Problem statement: Return, in their exact form, the lines that lie between the start of the data below and the line containing "localparam int TIME_W", with both ends included.

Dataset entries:
== Segment start ==

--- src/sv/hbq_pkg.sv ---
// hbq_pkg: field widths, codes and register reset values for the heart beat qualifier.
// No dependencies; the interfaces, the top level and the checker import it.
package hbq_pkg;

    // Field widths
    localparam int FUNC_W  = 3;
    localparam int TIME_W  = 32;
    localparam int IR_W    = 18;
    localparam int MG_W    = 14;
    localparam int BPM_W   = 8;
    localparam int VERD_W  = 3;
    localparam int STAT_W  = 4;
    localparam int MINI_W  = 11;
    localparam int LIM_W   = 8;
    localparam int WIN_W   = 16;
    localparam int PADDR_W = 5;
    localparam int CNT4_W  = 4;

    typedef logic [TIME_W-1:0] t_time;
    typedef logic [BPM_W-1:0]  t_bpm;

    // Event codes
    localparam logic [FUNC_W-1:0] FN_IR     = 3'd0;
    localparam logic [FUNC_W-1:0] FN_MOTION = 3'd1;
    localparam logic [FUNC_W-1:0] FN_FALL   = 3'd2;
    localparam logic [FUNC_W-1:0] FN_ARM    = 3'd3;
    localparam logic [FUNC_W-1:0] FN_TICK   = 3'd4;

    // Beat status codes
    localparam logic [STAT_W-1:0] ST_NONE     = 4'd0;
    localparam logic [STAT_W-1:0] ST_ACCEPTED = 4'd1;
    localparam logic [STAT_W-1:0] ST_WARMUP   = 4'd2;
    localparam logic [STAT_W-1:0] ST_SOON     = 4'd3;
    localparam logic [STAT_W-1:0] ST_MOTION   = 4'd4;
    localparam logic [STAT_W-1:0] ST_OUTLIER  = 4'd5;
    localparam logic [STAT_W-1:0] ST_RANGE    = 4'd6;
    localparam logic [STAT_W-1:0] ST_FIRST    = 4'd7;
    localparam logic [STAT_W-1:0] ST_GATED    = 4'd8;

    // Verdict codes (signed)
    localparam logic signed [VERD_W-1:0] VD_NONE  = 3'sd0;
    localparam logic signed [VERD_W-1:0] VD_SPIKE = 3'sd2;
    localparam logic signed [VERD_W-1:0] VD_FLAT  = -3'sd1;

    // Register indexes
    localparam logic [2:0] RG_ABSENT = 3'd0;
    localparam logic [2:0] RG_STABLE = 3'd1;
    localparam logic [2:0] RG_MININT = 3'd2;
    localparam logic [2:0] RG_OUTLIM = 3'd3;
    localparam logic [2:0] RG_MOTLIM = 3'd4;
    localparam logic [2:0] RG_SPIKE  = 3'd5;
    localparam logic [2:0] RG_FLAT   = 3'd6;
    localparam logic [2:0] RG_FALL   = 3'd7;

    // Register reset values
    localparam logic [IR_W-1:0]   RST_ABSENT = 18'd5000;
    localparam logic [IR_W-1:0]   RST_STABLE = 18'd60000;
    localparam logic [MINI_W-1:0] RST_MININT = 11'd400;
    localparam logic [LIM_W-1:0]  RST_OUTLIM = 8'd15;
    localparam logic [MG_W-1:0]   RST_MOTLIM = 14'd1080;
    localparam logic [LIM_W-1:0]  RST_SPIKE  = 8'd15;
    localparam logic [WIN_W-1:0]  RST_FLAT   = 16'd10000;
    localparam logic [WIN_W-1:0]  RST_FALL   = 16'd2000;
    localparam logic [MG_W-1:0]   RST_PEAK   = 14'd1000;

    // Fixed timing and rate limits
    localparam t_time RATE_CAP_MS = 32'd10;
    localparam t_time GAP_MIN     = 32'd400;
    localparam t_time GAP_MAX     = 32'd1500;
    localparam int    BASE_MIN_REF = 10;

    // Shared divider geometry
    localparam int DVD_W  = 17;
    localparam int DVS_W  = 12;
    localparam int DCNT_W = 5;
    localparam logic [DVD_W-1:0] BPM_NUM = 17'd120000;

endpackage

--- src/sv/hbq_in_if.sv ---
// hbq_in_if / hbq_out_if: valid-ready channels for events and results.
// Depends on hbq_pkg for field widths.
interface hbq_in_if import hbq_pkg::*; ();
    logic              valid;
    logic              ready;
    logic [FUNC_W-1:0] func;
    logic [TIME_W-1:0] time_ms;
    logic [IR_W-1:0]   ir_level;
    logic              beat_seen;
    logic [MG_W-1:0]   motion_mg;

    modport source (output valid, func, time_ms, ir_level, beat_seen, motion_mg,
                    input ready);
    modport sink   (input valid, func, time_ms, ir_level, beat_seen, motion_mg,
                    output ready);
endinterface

== Segment end ==

Solution:
--- src/sv/hbq_pkg.sv ---
// hbq_pkg: field widths, codes and register reset values for the heart beat qualifier.
// No dependencies; the interfaces, the top level and the checker import it.
package hbq_pkg;

    // Field widths
    localparam int FUNC_W  = 3;
    localparam int TIME_W  = 32;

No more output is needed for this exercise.